WORK ORDER:
Please copy out the listing below in full and exactly.

------------

===== src/rtl/draw_cat.sv =====
// Cat sprite overlay: 3-stage pipeline compositing a ROM sprite on video.
// Define CAT_TRANSPARENCY_EN to treat KEY_COLOR sprite pixels as see-through.
module draw_cat
    import cat_pkg::timing_t;
    import cat_pkg::PIPE_LAT;
#(
    parameter int          CAT_X_SIZE = cat_pkg::CAT_X_SIZE,
    parameter int          CAT_Y_SIZE = cat_pkg::CAT_Y_SIZE,
    parameter logic [11:0] KEY_COLOR  = cat_pkg::KEY_COLOR
) (
    input  logic        clk,
    input  logic        rst_n,
    input  logic [11:0] xpos,
    input  logic [11:0] ypos,
    input  logic [10:0] hcount_in,
    input  logic [10:0] vcount_in,
    input  logic        hsync_in,
    input  logic        vsync_in,
    input  logic        hblnk_in,
    input  logic        vblnk_in,
    input  logic [11:0] rgb_in,
    input  logic [11:0] rgb_pixel,
    output logic [11:0] pixel_addr,
    output logic [10:0] hcount_out,
    output logic [10:0] vcount_out,
    output logic        hsync_out,
    output logic        vsync_out,
    output logic        hblnk_out,
    output logic        vblnk_out,
    output logic [11:0] rgb_out
);

`ifdef CAT_TRANSPARENCY_EN
    localparam bit TRANSP_EN = 1'b1;
`else
    localparam bit TRANSP_EN = 1'b0;
`endif

    logic [11:0] x_lat;
    logic [11:0] y_lat;
    logic        vblnk_d;
    logic        in_cat1;
    logic        in_cat2;

    timing_t     t_in;
    timing_t     t2;
    logic [11:0] rgb2;

    logic [12:0] hc13;
    logic [12:0] vc13;
    logic [12:0] x13;
    logic [12:0] y13;
    logic        in_cat;
    logic [5:0]  addrx;
    logic [5:0]  addry;
    logic        is_key;
    logic [11:0] rgb_next;

    assign t_in = '{
        hcount: hcount_in,
        vcount: vcount_in,
        hsync:  hsync_in,
        vsync:  vsync_in,
        hblnk:  hblnk_in,
        vblnk:  vblnk_in
    };

    // widened compares keep positions near 4095 from wrapping into view
    assign hc13   = {2'b00, hcount_in};
    assign vc13   = {2'b00, vcount_in};
    assign x13    = {1'b0, x_lat};
    assign y13    = {1'b0, y_lat};
    assign in_cat = (hc13 >= x13) && (hc13 < x13 + 13'(CAT_X_SIZE))
                 && (vc13 >= y13) && (vc13 < y13 + 13'(CAT_Y_SIZE));
    assign addrx  = hcount_in[5:0] - x_lat[5:0];
    assign addry  = vcount_in[5:0] - y_lat[5:0];

    // position is sampled once per frame at the start of vertical blanking
    always_ff @(posedge clk or negedge rst_n) begin
        if (!rst_n) begin
            vblnk_d <= 1'b0;
            x_lat   <= '0;
            y_lat   <= '0;
        end else begin
            vblnk_d <= vblnk_in;
            if (vblnk_in && !vblnk_d) begin
                x_lat <= xpos;
                y_lat <= ypos;
            end
        end
    end

    // stage 1 address and hit flag, stage 2 hit flag aligned with rom data
    always_ff @(posedge clk or negedge rst_n) begin
        if (!rst_n) begin
            pixel_addr <= '0;
            in_cat1    <= 1'b0;
            in_cat2    <= 1'b0;
        end else begin
            pixel_addr <= {addry, addrx};
            in_cat1    <= in_cat;
            in_cat2    <= in_cat1;
        end
    end

    timing_delay #(
        .N(PIPE_LAT - 1)
    ) u_delay (
        .clk      (clk),
        .rst_n    (rst_n),
        .t_in     (t_in),
        .side_in  (rgb_in),
        .t_out    (t2),
        .side_out (rgb2)
    );

    assign is_key = TRANSP_EN && (rgb_pixel == KEY_COLOR);

    // blanking wins, then an opaque sprite pixel, else the background
    always_comb begin
        rgb_next = rgb2;
        if (t2.hblnk || t2.vblnk)
            rgb_next = 12'h000;
        else if (in_cat2 && !is_key)
            rgb_next = rgb_pixel;
    end

    // stage 3 output register
    always_ff @(posedge clk or negedge rst_n) begin
        if (!rst_n) begin
            hcount_out <= '0;
            vcount_out <= '0;
            hsync_out  <= 1'b0;
            vsync_out  <= 1'b0;
            hblnk_out  <= 1'b0;
            vblnk_out  <= 1'b0;
            rgb_out    <= '0;
        end else begin
            hcount_out <= t2.hcount;
            vcount_out <= t2.vcount;
            hsync_out  <= t2.hsync;
            vsync_out  <= t2.vsync;
            hblnk_out  <= t2.hblnk;
            vblnk_out  <= t2.vblnk;
            rgb_out    <= rgb_next;
        end
    end

endmodule


===== config.mk =====
export PLATFORM = sky130hd
export DESIGN_NAME = draw_cat
export DESIGN_NICKNAME = d
export VERILOG_FILES = /design/src/rtl/cat_pkg.sv /design/src/rtl/timing_delay.sv /design/src/rtl/draw_cat.sv
export SDC_FILE = /design/constraint.sdc
export NUM_CORES = 1
export LEC_CHECK = 0
export BUFFER_PORTS_ARGS = -buffer_cell sky130_fd_sc_hd__buf_2
export CAP_MARGIN = 10
export CORE_ASPECT_RATIO = 0.8
export CORE_MARGIN = 5
export CORE_UTILIZATION = 45
export CTS_CLUSTER_SIZE = 40
export DETAILED_ROUTE_END_ITERATION = 10
export HOLD_SLACK_MARGIN = 0.08
export MAX_ROUTING_LAYER = met4
export PLACE_DENSITY = 0.66
export SKIP_LAST_GASP = 1
export SYNTH_ARGS = -nofsm -noshare
export SYNTH_HDL_FRONTEND = slang
export SYNTH_HIERARCHICAL = 1
export SYNTH_SLANG_ARGS = --single-unit

===== constraint.sdc =====
create_clock -name clk -period 2.5 [get_ports clk]
set_input_delay 0.25 -clock clk [delete_from_list [all_inputs] [get_ports clk]]
set_output_delay 0.25 -clock clk [all_outputs]
set_load 0.005 [all_outputs]
[config.mk]
export PLATFORM = sky130hd
export DESIGN_NAME = issue_scoreboard
export DESIGN_NICKNAME = d
export VERILOG_FILES = /design/src/rtl/issue_scoreboard.sv
export SDC_FILE = /design/constraint.sdc
export NUM_CORES = 1
export LEC_CHECK = 0
export BUFFER_PORTS_ARGS = -buffer_cell sky130_fd_sc_hd__buf_4
export CORE_ASPECT_RATIO = 1.25
export CORE_MARGIN = 2
export CORE_UTILIZATION = 40
export DETAILED_ROUTE_END_ITERATION = 6
export PLACE_DENSITY_LB_ADDON = 0.05
export SYNTH_ARGS = -nofsm -noshare
export SYNTH_HDL_FRONTEND = slang
export SYNTH_SLANG_ARGS = --single-unit
[constraint.sdc]
create_clock -name clk -period 9.6 [get_ports clk]
set_clock_uncertainty 0.05 [all_clocks]
set_input_delay 0 -clock clk [delete_from_list [all_inputs] [get_ports clk]]
set_output_delay 0 -clock clk [all_outputs]
set_load 0.03 [all_outputs]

------------

OUTPUT BELOW:
===== src/rtl/draw_cat.sv =====
// Cat sprite overlay: 3-stage pipeline compositing a ROM sprite on video.
// Define CAT_TRANSPARENCY_EN to treat KEY_COLOR sprite pixels as see-through.
module draw_cat
    import cat_pkg::timing_t;
    import cat_pkg::PIPE_LAT;
#(
    parameter int          CAT_X_SIZE = cat_pkg::CAT_X_SIZE,
    parameter int          CAT_Y_SIZE = cat_pkg::CAT_Y_SIZE,
    parameter logic [11:0] KEY_COLOR  = cat_pkg::KEY_COLOR
) (
    input  logic        clk,
    input  logic        rst_n,
    input  logic [11:0] xpos,
    input  logic [11:0] ypos,
    input  logic [10:0] hcount_in,
    input  logic [10:0] vcount_in,
    input  logic        hsync_in,
    input  logic        vsync_in,
    input  logic        hblnk_in,
    input  logic        vblnk_in,
    input  logic [11:0] rgb_in,
    input  logic [11:0] rgb_pixel,
    output logic [11:0] pixel_addr,
    output logic [10:0] hcount_out,
    output logic [10:0] vcount_out,
    output logic        hsync_out,
    output logic        vsync_out,
    output logic        hblnk_out,
    output logic        vblnk_out,
    output logic [11:0] rgb_out
);

`ifdef CAT_TRANSPARENCY_EN
    localparam bit TRANSP_EN = 1'b1;
`else
    localparam bit TRANSP_EN = 1'b0;
`endif

    logic [11:0] x_lat;
    logic [11:0] y_lat;
    logic        vblnk_d;
    logic        in_cat1;
    logic        in_cat2;

    timing_t     t_in;
    timing_t     t2;
    logic [11:0] rgb2;

    logic [12:0] hc13;
    logic [12:0] vc13;
    logic [12:0] x13;
    logic [12:0] y13;
    logic        in_cat;
    logic [5:0]  addrx;
    logic [5:0]  addry;
    logic        is_key;
    logic [11:0] rgb_next;

    assign t_in = '{
        hcount: hcount_in,
        vcount: vcount_in,
        hsync:  hsync_in,
        vsync:  vsync_in,
        hblnk:  hblnk_in,
        vblnk:  vblnk_in
    };

    // widened compares keep positions near 4095 from wrapping into view
    assign hc13   = {2'b00, hcount_in};
    assign vc13   = {2'b00, vcount_in};
    assign x13    = {1'b0, x_lat};
    assign y13    = {1'b0, y_lat};
    assign in_cat = (hc13 >= x13) && (hc13 < x13 + 13'(CAT_X_SIZE))
                 && (vc13 >= y13) && (vc13 < y13 + 13'(CAT_Y_SIZE));
    assign addrx  = hcount_in[5:0] - x_lat[5:0];
    assign addry  = vcount_in[5:0] - y_lat[5:0];

    // position is sampled once per frame at the start of vertical blanking
    always_ff @(posedge clk or negedge rst_n) begin
        if (!rst_n) begin
            vblnk_d <= 1'b0;
            x_lat   <= '0;
            y_lat   <= '0;
        end else begin
            vblnk_d <= vblnk_in;
            if (vblnk_in && !vblnk_d) begin
                x_lat <= xpos;
                y_lat <= ypos;
            end
        end
    end

    // stage 1 address and hit flag, stage 2 hit flag aligned with rom data
    always_ff @(posedge clk or negedge rst_n) begin
        if (!rst_n) begin
            pixel_addr <= '0;
            in_cat1    <= 1'b0;
            in_cat2    <= 1'b0;
        end else begin
            pixel_addr <= {addry, addrx};
            in_cat1    <= in_cat;
            in_cat2    <= in_cat1;
        end
    end

    timing_delay #(
        .N(PIPE_LAT - 1)
    ) u_delay (
        .clk      (clk),
        .rst_n    (rst_n),
        .t_in     (t_in),
        .side_in  (rgb_in),
        .t_out    (t2),
        .side_out (rgb2)
    );

    assign is_key = TRANSP_EN && (rgb_pixel == KEY_COLOR);

    // blanking wins, then an opaque sprite pixel, else the background
    always_comb begin
        rgb_next = rgb2;
        if (t2.hblnk || t2.vblnk)
            rgb_next = 12'h000;
        else if (in_cat2 && !is_key)
            rgb_next = rgb_pixel;
    end

    // stage 3 output register
    always_ff @(posedge clk or negedge rst_n) begin
        if (!rst_n) begin
            hcount_out <= '0;
            vcount_out <= '0;
            hsync_out  <= 1'b0;
            vsync_out  <= 1'b0;
            hblnk_out  <= 1'b0;
            vblnk_out  <= 1'b0;
            rgb_out    <= '0;
        end else begin
            hcount_out <= t2.hcount;
            vcount_out <= t2.vcount;
            hsync_out  <= t2.hsync;
            vsync_out  <= t2.vsync;
            hblnk_out  <= t2.hblnk;
            vblnk_out  <= t2.vblnk;
            rgb_out    <= rgb_next;
        end
    end

endmodule


===== config.mk =====
export PLATFORM = sky130hd
export DESIGN_NAME = draw_cat
export DESIGN_NICKNAME = d
export VERILOG_FILES = /design/src/rtl/cat_pkg.sv /design/src/rtl/timing_delay.sv /design/src/rtl/draw_cat.sv
export SDC_FILE = /design/constraint.sdc
export NUM_CORES = 1
export LEC_CHECK = 0
export BUFFER_PORTS_ARGS = -buffer_cell sky130_fd_sc_hd__buf_2
export CAP_MARGIN = 10
export CORE_ASPECT_RATIO = 0.8
export CORE_MARGIN = 5
export CORE_UTILIZATION = 45
export CTS_CLUSTER_SIZE = 40
export DETAILED_ROUTE_END_ITERATION = 10
export HOLD_SLACK_MARGIN = 0.08
export MAX_ROUTING_LAYER = met4
export PLACE_DENSITY = 0.66
export SKIP_LAST_GASP = 1
export SYNTH_ARGS = -nofsm -noshare
export SYNTH_HDL_FRONTEND = slang
export SYNTH_HIERARCHICAL = 1
export SYNTH_SLANG_ARGS = --single-unit

===== constraint.sdc =====
create_clock -name clk -period 2.5 [get_ports clk]
set_input_delay 0.25 -clock clk [delete_from_list [all_inputs] [get_ports clk]]
set_output_delay 0.25 -clock clk [all_outputs]
set_load 0.005 [all_outputs]
[config.mk]
export PLATFORM = sky130hd
export DESIGN_NAME = issue_scoreboard
export DESIGN_NICKNAME = d
export VERILOG_FILES = /design/src/rtl/issue_scoreboard.sv
export SDC_FILE = /design/constraint.sdc
export NUM_CORES = 1
export LEC_CHECK = 0
export BUFFER_PORTS_ARGS = -buffer_cell sky130_fd_sc_hd__buf_4
export CORE_ASPECT_RATIO = 1.25
export CORE_MARGIN = 2
export CORE_UTILIZATION = 40
export DETAILED_ROUTE_END_ITERATION = 6
export PLACE_DENSITY_LB_ADDON = 0.05
export SYNTH_ARGS = -nofsm -noshare
export SYNTH_HDL_FRONTEND = slang
export SYNTH_SLANG_ARGS = --single-unit
[constraint.sdc]
create_clock -name clk -period 9.6 [get_ports clk]
set_clock_uncertainty 0.05 [all_clocks]
set_input_delay 0 -clock clk [delete_from_list [all_inputs] [get_ports clk]]
set_output_delay 0 -clock clk [all_outputs]
set_load 0.03 [all_outputs]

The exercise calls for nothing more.